Learning Outcomes
Students will be able to...
- Describe where temperature data comes from and how scientists use this data to identify climate trends
- Interpret data visualizations to describe and identify trends in messy, real data
- Use data to make logical predictions of future conditions
Students will understand…
- Changes in ecosystems around us are local instances of global patterns of change.
- Scientists use data to investigate a question you have about a phenomenon.
- Data can be represented and organized in different ways in order to answer different questions or reveal new information.
- Using data to understand a phenomenon involves being able to read and make sense of data representations (tables, graphs, maps, etc) and models.

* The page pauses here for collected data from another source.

Source: an optimization exercise on an open RTL-to-GDS flow (aim: small area and few clock cycles). Production flows keep margins and buffers that such runs may drop.
At most, simulation tests tie the RTL to the original design; equivalence was not proved.
Power is estimated from default activity; no workload was simulated.

// can_codec
module can_codec (
    input  wire         clk,
    input  wire         rst,
    input  wire         enc_in_valid,
    output wire         enc_in_ready,
    input  wire         enc_in_fd,
    input  wire [28:0]  enc_in_id,
    input  wire         enc_in_ext,
    input  wire         enc_in_rtr,
    input  wire         enc_in_fdf,
    input  wire         enc_in_brs,
    input  wire [7:0]   enc_in_len,
    input  wire [511:0] enc_in_data,
    output wire         enc_out_valid,
    input  wire         enc_out_ready,
    output wire [63:0]  enc_out_word,
    output wire         enc_out_last,
    output wire         enc_out_err,
    input  wire         dec_in_valid,
    output wire         dec_in_ready,
    input  wire [63:0]  dec_in_word,
    input  wire         dec_in_fd,
    output wire         dec_out_valid,
    input  wire         dec_out_ready,
    output wire         dec_out_err,
    output wire [28:0]  dec_out_id,
    output wire         dec_out_ext,
    output wire         dec_out_rtr,
    output wire         dec_out_fdf,
    output wire         dec_out_brs,
    output wire [7:0]   dec_out_len,
    output wire [511:0] dec_out_data,
    output wire [2:0]   dec_out_status,
    output wire [2:0]   dec_out_slots
);
For scale: about 1,400 cells after synthesis, roughly 500 flip-flops, roughly 1,300 I/O pins, about 0.021 mm^2 of cells after synthesis.
Settings: LEC_CHECK=0, CAP_MARGIN=20, CORE_AREA=10 10 360 360, DIE_AREA=0 0 370 370, GPL_TIMING_DRIVEN=0, SETUP_SLACK_MARGIN=0.3, SLEW_MARGIN=20; clock period 6.0 ns.
standard.sh (not shown) runs the stock make flow with config.mk's settings and CLKGATE_MAP_FILE= SYNTH_SCRIPT=/design/flow/synth_recipe.tcl, a recipe that flattens the netlist after the stock synthesis.
==> flow/flow/run.sh <==
#!/bin/bash
# Standard ORFS layout (the standard.sh, unchanged synthesis), except that
# the port buffers are the smallest buffer cell instead of the one buffer_ports
# picks by itself (clkdlybuf4s50_1). Every port still gets its own buffer.
set -euo pipefail
export BUFFER_PORTS_ARGS="-buffer_cell sky130_fd_sc_hd__buf_1"
bash standard.sh > standard.log 2>&1
The first run completed without violations.
==> next run, changes <==
==> flow/flow/run.sh (replaced) <==
#!/bin/bash
# Standard ORFS layout (the standard.sh, unchanged synthesis), except:
# - the port buffers are the smallest buffer cell instead of the one
#   buffer_ports picks by itself (clkdlybuf4s50_1); every port still gets
#   its own buffer;
# - the clock tree uses smaller buffers, larger sink clusters and no dummy
#   loads.
set -euo pipefail
export BUFFER_PORTS_ARGS="-buffer_cell sky130_fd_sc_hd__buf_1"
export CTS_ARGS="-sink_clustering_enable -repair_clock_nets -dont_use_dummy_load -buf_list {sky130_fd_sc_hd__clkbuf_4 sky130_fd_sc_hd__clkbuf_8} -sink_clustering_size 16 -sink_clustering_max_diameter 60"
bash standard.sh > standard.log 2>&1
--- a/flow/config.mk
+++ b/flow/config.mk
@@ -10,3 +10,2 @@
 export DIE_AREA = 0 0 370 370
-export GPL_TIMING_DRIVEN = 0
 export SETUP_SLACK_MARGIN = 0.3
After rerunning:
- The changed run finished clean
- design area is lower by 5.2%
- count of clock-buffer cells in the layout shrinks by 15
- hold slack got worse by 13 ps
- sequential power is about the same
- core utilization falls by 1.3 points
- flip-flop and latch count stays the same
- cell count shrinks by 3.5%
- clock power went down by 51%
- critical path depth went down by 1
- setup slack improved by 69 ps
==> next run, changes <==
==> flow/flow/run.sh (replaced) <==
#!/bin/bash
# Standard ORFS layout (the standard.sh, unchanged synthesis), except that
# the port buffers are the smallest buffer cell instead of the one buffer_ports
# picks by itself (clkdlybuf4s50_1). Every port still gets its own buffer.
set -euo pipefail
export BUFFER_PORTS_ARGS="-buffer_cell sky130_fd_sc_hd__buf_1"
bash standard.sh > standard.log 2>&1
--- a/flow/config.mk
+++ b/flow/config.mk
@@ -7,6 +7,6 @@
 export LEC_CHECK = 0
-export CAP_MARGIN = 20
+export CAP_MARGIN = 0
 export CORE_AREA = 10 10 360 360
 export DIE_AREA = 0 0 370 370
-export SETUP_SLACK_MARGIN = 0.3
-export SLEW_MARGIN = 20
+export SETUP_SLACK_MARGIN = 0.1
+export SLEW_MARGIN = 0
The changed run finished with timing, DRC and antenna clean.
First-iteration DRC count went down by 0.38%.
Register-to-register slack improved by 20 ps.
Worst setup slack got worse by 240 ps.
Maximum frequency went down by about 4%.
Power went up by about 20%.
Final area went up by 3.8%.
Synthesized area is unchanged.
Routed wire length hardly moves.
==> next run, changes <==
==> flow/flow/run.sh (replaced) <==
#!/bin/bash
# Standard ORFS layout (the standard.sh, unchanged synthesis), except:
# - the port buffers are the smallest buffer cell instead of the one
#   buffer_ports picks by itself (clkdlybuf4s50_1); every port still gets
#   its own buffer;
# - the clock tree is built from clkbuf_8 without dummy loads.
set -euo pipefail
export BUFFER_PORTS_ARGS="-buffer_cell sky130_fd_sc_hd__buf_1"
export CTS_ARGS="-sink_clustering_enable -repair_clock_nets -dont_use_dummy_load -buf_list sky130_fd_sc_hd__clkbuf_8"
bash standard.sh > standard.log 2>&1
--- a/flow/config.mk
+++ b/flow/config.mk
@@ -7,6 +7,7 @@
 export LEC_CHECK = 0
-export CAP_MARGIN = 0
+export CAP_MARGIN = 20
 export CORE_AREA = 10 10 360 360
 export DIE_AREA = 0 0 370 370
-export SETUP_SLACK_MARGIN = 0.1
-export SLEW_MARGIN = 0
+export GPL_TIMING_DRIVEN = 0
+export SETUP_SLACK_MARGIN = 0.3
+export SLEW_MARGIN = 20
Effect: Worst hold slack improved by 9.2 ps. Power goes down by a little under a tenth. Core utilization decreases by 0.18 points. Count of clock-buffer cells in the layout grows by 23. Wire length went up by a few percent. Setup slack gets better by 200 ps. Critical path depth increases by 1. Synthesized area stays the same.
No run of this note included a check of the RTL's function; only the layout flow was run.

---

can_codec, a different RTL version from the one above (not shown whole).
Size in the first run: about 1200 cells after synthesis, about 500 flip-flops, roughly 20000 µm² of cells after synthesis.
==> flow/config.mk <==
export PLATFORM = sky130hd
export DESIGN_NAME = can_codec
export DESIGN_NICKNAME = can_codec
export VERILOG_FILES = /design/flow/design.v
export SDC_FILE = /design/flow/constraint.sdc
export NUM_CORES = 4
export LEC_CHECK = 0
export CAP_MARGIN = 20
export CORE_AREA = 10 10 360 360
export DIE_AREA = 0 0 370 370
export SETUP_SLACK_MARGIN = 0.3
export SLEW_MARGIN = 20
==> flow/constraint.sdc <==
create_clock -name core_clock -period 6.0 [get_ports {clk}]
set_input_delay 1.2000 -clock core_clock [delete_from_list [all_inputs] [get_ports {clk}]]
set_output_delay 1.2000 -clock core_clock [all_outputs]
set_load 0.01 [all_outputs]
==> flow/flow/run.sh <==
#!/bin/bash
# Standard ORFS layout (the standard.sh, unchanged synthesis), except:
# - the port buffers are the smallest buffer cell instead of the one
#   buffer_ports picks by itself (clkdlybuf4s50_1); every port still gets
#   its own buffer;
# - the clock tree uses smaller buffers, larger sink clusters and no dummy
#   loads.
set -euo pipefail
export BUFFER_PORTS_ARGS="-buffer_cell sky130_fd_sc_hd__buf_1"
export CTS_ARGS="-sink_clustering_enable -repair_clock_nets -dont_use_dummy_load -buf_list sky130_fd_sc_hd__clkbuf_4 -root_buf sky130_fd_sc_hd__clkbuf_8 -sink_clustering_size 10 -sink_clustering_max_diameter 40"
bash standard.sh > standard.log 2>&1
The starting point went through all stages and came out clean.
Testbench counts at the start, summed over its fixed seeds: cycles 14,450.
Rerun with:
--- a/flow/flow/run.sh
+++ b/flow/flow/run.sh
@@ -8,4 +8,4 @@
 set -euo pipefail
 export BUFFER_PORTS_ARGS="-buffer_cell sky130_fd_sc_hd__buf_1"
-export CTS_ARGS="-sink_clustering_enable -repair_clock_nets -dont_use_dummy_load -buf_list sky130_fd_sc_hd__clkbuf_4 -root_buf sky130_fd_sc_hd__clkbuf_8 -sink_clustering_size 10 -sink_clustering_max_diameter 40"
+export CTS_ARGS="-sink_clustering_enable -repair_clock_nets -dont_use_dummy_load -buf_list sky130_fd_sc_hd__clkbuf_8 -sink_clustering_size 16 -sink_clustering_max_diameter 60"
 bash standard.sh > standard.log 2>&1
--- a/flow/config.mk
+++ b/flow/config.mk
@@ -7,6 +7,6 @@
 export LEC_CHECK = 0
 export CAP_MARGIN = 20
-export CORE_AREA = 10 10 360 360
-export DIE_AREA = 0 0 370 370
+export CORE_AREA = 10 10 350 350
+export DIE_AREA = 0 0 360 360
 export SETUP_SLACK_MARGIN = 0.3
 export SLEW_MARGIN = 20
Result:
- The changed run passed the timing, DRC and antenna checks
- maximum frequency came out higher slightly
- global-route usage climbs by 1.5 points
- worst setup slack improves by 0.099 ns
- critical path depth rose by 1
- final cell count decreases by a few percent
- core utilization is higher by 1.4 points
Rerun with:
--- a/flow/flow/run.sh
+++ b/flow/flow/run.sh
@@ -9,3 +9,4 @@
 export BUFFER_PORTS_ARGS="-buffer_cell sky130_fd_sc_hd__buf_1"
 export CTS_ARGS="-sink_clustering_enable -repair_clock_nets -dont_use_dummy_load -buf_list sky130_fd_sc_hd__clkbuf_8 -sink_clustering_size 16 -sink_clustering_max_diameter 60"
+export GPL_KEEP_OVERFLOW=0.3
 bash standard.sh > standard.log 2>&1
--- a/flow/config.mk
+++ b/flow/config.mk
@@ -7,6 +7,6 @@
 export LEC_CHECK = 0
 export CAP_MARGIN = 20
-export CORE_AREA = 10 10 350 350
-export DIE_AREA = 0 0 360 360
+export CORE_AREA = 10 10 360 360
+export DIE_AREA = 0 0 370 370
 export SETUP_SLACK_MARGIN = 0.3
 export SLEW_MARGIN = 20
Final cell count went up by 3.0%. First-iteration DRC count rose by 6.3%. Area after synthesis does not change. Maximum frequency went down by 2.0%. Sequential cell count stays the same. Register-to-register slack stays flat. Design area rises by 0.76%. Core utilization is lower by 1.3 points. Setup slack degrades by 0.11 ns. Hold slack degrades by 0.0048 ns.
Rerun with:
--- a/flow/flow/run.sh
+++ b/flow/flow/run.sh
@@ -9,4 +9,3 @@
 export BUFFER_PORTS_ARGS="-buffer_cell sky130_fd_sc_hd__buf_1"
 export CTS_ARGS="-sink_clustering_enable -repair_clock_nets -dont_use_dummy_load -buf_list sky130_fd_sc_hd__clkbuf_8 -sink_clustering_size 16 -sink_clustering_max_diameter 60"
-export GPL_KEEP_OVERFLOW=0.3
 bash standard.sh > standard.log 2>&1
Total power decreases by 0.73%.
Wire length decreases by 0.35%.
Synthesized area stays the same.
Die area does not change.
Clock-buffer cell count stays the same.
Cell area is about the same.
Clock skew increases by 0.029 ns.
Rerun with:
--- a/flow/config.mk
+++ b/flow/config.mk
@@ -9,4 +9,5 @@
 export CORE_AREA = 10 10 360 360
 export DIE_AREA = 0 0 370 370
+export PLACE_DENSITY = 0.75
 export SETUP_SLACK_MARGIN = 0.3
 export SLEW_MARGIN = 20
Result: The changed run finished with timing, DRC and antenna clean. Power increases slightly. Maximum frequency shrinks slightly. Global-route usage climbs by 0.35 points.

---

Another version of the RTL of can_codec (not shown whole).
Size in the first run: roughly 1400 cells after synthesis, about 500 flip-flops, about 1300 I/O pins, ~0.021 sq mm of cells after synthesis.
export LEC_CHECK = 0
export CAP_MARGIN = 0
export CORE_AREA = 10 10 450 450
export CTS_BUF_LIST = sky130_fd_sc_hd__clkbuf_2 sky130_fd_sc_hd__clkbuf_4
export DIE_AREA = 0 0 460 460
export SETUP_SLACK_MARGIN = 0.3
export SLEW_MARGIN = 0
create_clock -name core_clock -period 6.0 [get_ports {clk}]
==> flow/flow/run.sh <==
#!/bin/bash
# Standard ORFS layout (the standard.sh, unchanged synthesis), except that
# the port buffers are the smallest buffer cell instead of the one buffer_ports
# picks by itself (clkdlybuf4s50_1). Every port still gets its own buffer.
set -euo pipefail
export BUFFER_PORTS_ARGS="-buffer_cell sky130_fd_sc_hd__buf_1"
bash standard.sh > standard.log 2>&1
Change:
- CAP_MARGIN: 0 -> 20
- CTS_BUF_LIST: sky130_fd_sc_hd__clkbuf_2 sky130_fd_sc_hd__clkbuf_4 -> not set
- SLEW_MARGIN: 0 -> 20
Effect: The changed run passed the timing, DRC and antenna checks. Sequential share of layout area falls by 0.16 points. Core utilization stays flat. Global-route usage hardly moves. Final area rises by 0.34%.
Function was not checked in any run of this note: the RTL went through the layout flow alone.

---

## 04-05
can_codec, a different RTL version from the one above (not shown whole).
Size in the first run: roughly 1200 cells after synthesis, roughly 500 flip-flops, roughly 1300 I/O pins.
export LEC_CHECK = 0
export CAP_MARGIN = 20
export CORE_AREA = 10 10 360 360
export DIE_AREA = 0 0 370 370
export SETUP_SLACK_MARGIN = 0.1
export SLEW_MARGIN = 20
create_clock -name core_clock -period 6.0 [get_ports {clk}]
==> flow/flow/run.sh <==
#!/bin/bash
# Standard ORFS layout (the standard.sh, unchanged synthesis), except:
# - the port buffers are the smallest buffer cell instead of the one
#   buffer_ports picks by itself (clkdlybuf4s50_1); every port still gets
#   its own buffer;
# - the clock tree uses smaller buffers, larger sink clusters and no dummy
#   loads.
set -euo pipefail
export BUFFER_PORTS_ARGS="-buffer_cell sky130_fd_sc_hd__buf_1"
export CTS_ARGS="-sink_clustering_enable -repair_clock_nets -dont_use_dummy_load -buf_list sky130_fd_sc_hd__clkbuf_8 -sink_clustering_size 16 -sink_clustering_max_diameter 60"
bash standard.sh > standard.log 2>&1
Both conditions hold for 04-05: the flow ran to the end and the final layout passed the timing, DRC and antenna checks.
Testbench counts of 04-05, summed over its fixed seeds: cycles 14,450.
Modified inputs, 11-18 compared to 04-05
- a change of SETUP_SLACK_MARGIN from 0.1 to 0.3
11-18 vs 04-05: post-cts repair resize count up
Shortest clock period the worst path allows after layout (lower): 11-18
Between 11-18 and 04-05, the difference in number of global-route vias before repair is negligible.
The peak ir drop on the vdd network was comparable across 11-18 and 04-05.
Per the comparison of 11-18 with 04-05, total count of max-transition violations in the final report held steady, share of cells above drive strength 1 has remained practically unchanged, depth of the most critical reg-to-reg path lost 1, fraction of registers with async set or reset after synthesis was more or less identical.
11-18 went all the way through the flow, and no timing, DRC or antenna check failed.

---

== the baseline ==
can_codec, a different RTL version from the one above (not shown whole).
For scale: ~500 flip-flops, roughly 20,000 um^2 of cells after synthesis.
==> flow/design.v (excerpt) <==
module can_codec (
    input  wire         clk,
    input  wire         rst,
    input  wire         enc_in_valid,
    output wire         enc_in_ready,
    input  wire         enc_in_fd,
    input  wire [28:0]  enc_in_id,
    input  wire         enc_in_ext,
    input  wire         enc_in_rtr,
    input  wire         enc_in_fdf,
    input  wire         enc_in_brs,
    input  wire [7:0]   enc_in_len,
    input  wire [511:0] enc_in_data,
    output wire         enc_out_valid,
    input  wire         enc_out_ready,
    output wire [63:0]  enc_out_word,
    output wire         enc_out_last,
    output wire         enc_out_err,
    input  wire         dec_in_valid,
    output wire         dec_in_ready,
    input  wire [63:0]  dec_in_word,
    input  wire         dec_in_fd,
    output wire         dec_out_valid,
    input  wire         dec_out_ready,
    output wire         dec_out_err,
    output wire [28:0]  dec_out_id,
    output wire         dec_out_ext,
    output wire         dec_out_rtr,
    output wire         dec_out_fdf,
    output wire         dec_out_brs,
    output wire [7:0]   dec_out_len,
    output wire [511:0] dec_out_data,
    output wire [2:0]   dec_out_status,
    output wire [2:0]   dec_out_slots
);
export LEC_CHECK = 0
export CAP_MARGIN = 20
export CORE_AREA = 10 10 360 360
export DIE_AREA = 0 0 370 370
export SETUP_SLACK_MARGIN = 0.3
export SLEW_MARGIN = 20
create_clock -name core_clock -period 6.0 [get_ports {clk}]
==> flow/flow/run.sh <==
#!/bin/bash
# Standard ORFS layout (the standard.sh, unchanged synthesis), except:
# - the port buffers are the smallest buffer cell instead of the one
#   buffer_ports picks by itself (clkdlybuf4s50_1); every port still gets
#   its own buffer;
# - the clock tree uses smaller buffers, larger sink clusters and no dummy
#   loads.
set -euo pipefail
export BUFFER_PORTS_ARGS="-buffer_cell sky130_fd_sc_hd__buf_1"
export CTS_ARGS="-sink_clustering_enable -repair_clock_nets -dont_use_dummy_load -buf_list sky130_fd_sc_hd__clkbuf_8 -sink_clustering_size 16 -sink_clustering_max_diameter 60"
export GPL_KEEP_OVERFLOW=0
bash standard.sh > standard.log 2>&1
The baseline completed end to end with timing, DRC and antenna clean.
Testbench counts of the baseline, summed over its fixed seeds: cycles 14,450.
The inputs of the candidate differ from those of the baseline as listed below.
--- a/flow/flow/run.sh
+++ b/flow/flow/run.sh
@@ -11 +10,0 @@
-export GPL_KEEP_OVERFLOW=0
==> comparison <==
Per the final summary, the candidate finished and its layout is clean on timing, DRC and antenna. Of the candidate and the baseline, it is the candidate that has the higher routed wire length. [compare] base=the baseline new=the candidate: final instance area moved down; power density relative to cell area level. enc_out_word[46] as the capture point of the critical path was reported by the baseline, and enc_out_word[40] by the candidate. Going from the baseline to the candidate, least setup slack across all paths after layout climbed 0.17 ns, combinational power dropped about 9%, synthesized-area fraction occupied by adder cells barely changed, number of standard cells in the layout, taps in and fillers out dropped 28.

-- static timing again, ports no longer ideal --
No port has a modelled driver above. Below, the same layouts with a new extraction and two added sets of constraints. Step 1 assumes that a clkbuf_16 drives the clock port and a buf_2 every other input. Step 2 adds t to the input delays and takes it off the output delays; t is the mean of the earliest and latest rising clock arrival at the registers after step 1. Input paths then give back, and output paths get back, about the clock's delay inside the block. Slacks: no drivers / after step 1 / after step 2; pairs: no drivers / after step 1.
run | shift t [ns] | slack for setup (ns) | clock arrival spread, ns
the first run of note 1 | 0.674 | 0.320 / 0.281 / 0.281 | 0.065 / 0.065
the second run of note 1 | 0.682 | 0.388 / 0.328 / 0.328 | 0.107 / 0.107
the third run of note 1 | 0.664 | 0.146 / 0.089 / 0.089 | 0.061 / 0.061
the fourth run of note 1 | 0.735 | 0.342 / 0.290 / 0.290 | 0.106 / 0.107
the first run of note 2 | 0.712 | 0.511 / 0.464 / 0.464 | 0.110 / 0.111
the second run of note 2 | 0.743 | 0.611 / 0.560 / 0.560 | 0.100 / 0.100
the third run of note 2 | 0.736 | 0.503 / 0.464 / 0.464 | 0.087 / 0.088
the fourth run of note 2 | 0.713 | 0.531 / 0.473 / 0.473 | 0.081 / 0.081
the fifth run of note 2 | 0.716 | 0.473 / 0.428 / 0.428 | 0.099 / 0.099
the first run of note 3 | 1.022 | 0.331 / 0.306 / 0.306 | 0.096 / 0.096
the second run of note 3 | 0.689 | 0.326 / 0.290 / 0.290 | 0.021 / 0.021
04-05 | 0.702 | 0.324 / 0.277 / 0.277 | 0.069 / 0.069
11-18 | 0.708 | 0.344 / 0.298 / 0.298 | 0.074 / 0.075
the baseline | 0.689 | 0.331 / 0.267 / 0.267 | 0.105 / 0.104
the candidate | 0.694 | 0.505 / 0.454 / 0.454 | 0.068 / 0.069
After both steps setup and hold are still met in every run listed. The setup slack of the baseline, which loses most, moves by -0.064 ns with the drivers and by -0.064 ns with both steps.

- We represent data in a combination of graphs and maps to show ecosystem change in both time and space, and we use models to think into the future.
Time Estimate
1 to 3 class periods
Audience
5-8
Standards Alignment
- Next Generation Science Standards (NGSS): CCC 7
- Next Generation Science Standards (NGSS): SEP 4
- Next Generation Science Standards (NGSS): MS-ESS3-3
- Common Core: Standards for Mathematical Practice: Construct viable arguments and critique the reasoning of others.
- Common Core: Grade 6 - Statistics & Probability: Develop understanding of statistical variability
This module was developed to prepare students for their LabVenture experience though it can be used in many contexts to introduce climate change and support students' data skills and understandings.
Students will need laptops, chromebooks, or ipads and internet connection to explore the data. If devices are not available the maps and graphs can be printed ahead of time.
Lesson 1: Global Trends
Students use data to explore how global temperature is changing over time and develop strategies for identifying trends in data.
Lesson 2: Regional Trends
Students explore how climate and climate change vary from region to region. Students work with climate data from the Northeast and develop strategies and habits of mind for analyzing and interpreting large and messy data.